British Rail trolley










Semaphore signal





Towards Croxley Green










Part of an old telephone handset


----------



## Kaputnik (Oct 20, 2008)

Weird that they left the street level signs up, the undergrowth seems to be doing it's best to hide the place well!


----------



## LiamCH (Oct 20, 2008)

The reason they left the signs up is because the station never officially closed. In fact, you can still buy tickets online for it, and a number of rather silly people have.
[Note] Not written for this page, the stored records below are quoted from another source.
==> src/sv/obsm_chunk_unit.sv <==
`timescale 1ns / 1ps
// obsm_chunk_unit: shared shift/mask unit, cuts one chunk off the current byte
// depends on obsm_pkg

module obsm_chunk_unit (
   input  logic [7:0]              byte_val,
   input  logic [3:0]              offset,
   input  logic [3:0]              nbits,
   input  logic                    join_res,
   input  logic [7:0]              res_bits,
   input  logic [3:0]              res_miss,
   output obsm_pkg::chunk_step_type step
);
   import obsm_pkg::*;

   logic [2:0]  miss;
   logic [3:0]  shift;
   logic [7:0]  miss_mask;
   logic [7:0]  n_mask;
   logic [15:0] joined;
   logic [3:0]  off_next;
   logic [3:0]  remain;
   logic [7:0]  rem_mask;

   always_comb begin
      miss      = (res_miss > 4'd7) ? 3'd7 : res_miss[2:0];
      shift     = (nbits > {1'b0, miss}) ? nbits - {1'b0, miss} : 4'd0;
      miss_mask = 8'((9'd1 << miss) - 9'd1);
      n_mask    = 8'((9'd1 << nbits) - 9'd1);
      joined    = {8'd0, res_bits} | ({8'd0, byte_val & miss_mask} << shift);

      if (join_res) begin
         step.chunk = joined[7:0];
         off_next   = {1'b0, miss};
      end else begin
         step.chunk = (byte_val >> offset) & n_mask;
         off_next   = offset + nbits;
      end

      remain        = 4'(BYTE_BITS) - off_next;
      rem_mask      = 8'((9'd1 << remain) - 9'd1);
      step.off_next = off_next;
      step.more     = (remain >= nbits);
      step.res_bits = (byte_val >> off_next) & rem_mask;
      step.res_miss = (remain == 4'd0) ? 4'd0 : nbits - remain;
   end

endmodule
`src/hdl/grs_pkg.sv`:
```
// Package for the grouped running sum block.
// Holds the table sizes, field widths, action codes and the shared control
// struct. It depends on nothing else.
package grs_pkg;

  // Table size and sum width.
  localparam int GROUPS  = 256;
  localparam int SUM_W   = 32;
  localparam int IDX_W   = (GROUPS > 1) ? $clog2(GROUPS) : 1;

  // Field widths of the request and result channels.
  localparam int ACT_W   = 2;
  localparam int FIELD_W = 32;

  // Action codes.
  localparam logic [ACT_W-1:0] ACT_ACCUMULATE = 2'd0;
  localparam logic [ACT_W-1:0] ACT_READ       = 2'd1;
  localparam logic [ACT_W-1:0] ACT_NEW_SET    = 2'd2;

  typedef logic [IDX_W-1:0]        idx_t;
  typedef logic signed [SUM_W-1:0] sum_t;

  // Updates to the group seen bits.
  typedef struct packed {
    logic set;
    logic clr_all;
    idx_t idx;
  } seen_ctl_t;

  // Sign extends or truncates a sum to the width of a result field.
  function automatic logic signed [FIELD_W-1:0] sum_to_field(sum_t s);
    logic signed [FIELD_W-1:0] r;
    r = FIELD_W'(s);
    return r;
  endfunction

  // Sign extends or truncates a request value to the sum width.
  function automatic sum_t field_to_sum(logic signed [FIELD_W-1:0] v);
    sum_t r;
    r = SUM_W'(v);
    return r;
  endfunction

endpackage

```
`src/hdl/grs_seen_bits.sv`:
```
// Valid bits that mark which groups hold a written sum.
// Uses grs_pkg for the index type and the control struct.
module grs_seen_bits (
  input  logic               clk,
  input  logic               rst_n,
  input  grs_pkg::seen_ctl_t ctl,
  input  grs_pkg::idx_t      rd_idx,
  output logic               rd_seen
);
  import grs_pkg::*;

  logic [GROUPS-1:0] seen_r;
  logic [GROUPS-1:0] seen_nxt;

  // A new set clears every bit at once; an accumulate marks its group.
  always_comb begin
    seen_nxt = seen_r;
    if (ctl.clr_all) begin
      seen_nxt = '0;
    end else if (ctl.set) begin
      seen_nxt[ctl.idx] = 1'b1;
    end
  end

  always_ff @(posedge clk) begin
    if (!rst_n) begin
      seen_r <= '0;
    end else begin
      seen_r <= seen_nxt;
    end
  end

  assign rd_seen = seen_r[rd_idx];

`ifndef SYNTH
  // After a new set no group may still be marked.
  a_clear_all: assert property (@(posedge clk) disable iff (!rst_n)
    ctl.clr_all |=> (seen_r == '0))
    else $error("seen bits not cleared after new set");

  // A set without a clear leaves its group marked.
  a_set_sticks: assert property (@(posedge clk) disable iff (!rst_n)
    (ctl.set && !ctl.clr_all) |=> seen_r[$past(ctl.idx)])
    else $error("seen bit not set after accumulate");
`endif

endmodule

```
Is it just me, or has that sign been cleaned since my visit? How very odd.


----------



## TK421 (Oct 20, 2008)

Really liking your Croxley Green and Watford posts, I work for the railway and had completley forgotten about this line being mothballed, its a fascinating reminder of how quickly nature begins to take over.


----------



## skittles (Oct 20, 2008)

Did the train ever come?

nature has taken over quickly, you would not think it was only 12 years

Is their no buildings

nice pics


----------



## RedDave (Oct 20, 2008)

Didn't know this line existed. Nice find! I might have a look myself some time.


----------



## spacepunk (Oct 21, 2008)

I used to live in London and travelled on this line. Great find.


----------



## the_delta_force (Oct 21, 2008)

Thanks.

All the stations were unstaffed so no buildings. I gave up waiting after a while.





skittles said:


> Did the train ever come?
> 
> nature has taken over quickly, you would not think it was only 12 years
> 
> ...


----------



## LiamCH (Oct 21, 2008)

the_delta_force said:


> All the stations were unstaffed so no buildings. I gave up waiting after a while.



Originally, there was a building. It's amazing how they spent all the money demolishing this building and replacing the brickwork for an unmanned station, when it would close just a few years later.

http://www.lostlines.fotopic.net/p24722131.html


----------



## sqwasher (Oct 21, 2008)

Really enjoyed your couple of reports of these abandoned stations guys!  Nature is really taking over-it would be interesting to see it again in winter with less vegatation maybe?


----------



## thompski (Oct 21, 2008)

Agreed with what's said, its interesting to see recently redundant railway remains then the usual 1960s closures and relics of the steam era.


----------



## Goldie87 (Oct 21, 2008)

Nice one, interesting to see all that stuff laying around


----------



## the_delta_force (Oct 21, 2008)

That's going back a bit, I completely forgot about this website. Thanks for posting the link. 



LiamCH said:


> Originally, there was a building. It's amazing how they spent all the money demolishing this building and replacing the brickwork for an unmanned station, when it would closed just a few years later.
> 
> http://www.lostlines.fotopic.net/p24722131.html


----------



## orientfan16 (Sep 21, 2009)

Apparently this station has more tickets purchased to it than a couple of stations are still in use, with real trains calling at them!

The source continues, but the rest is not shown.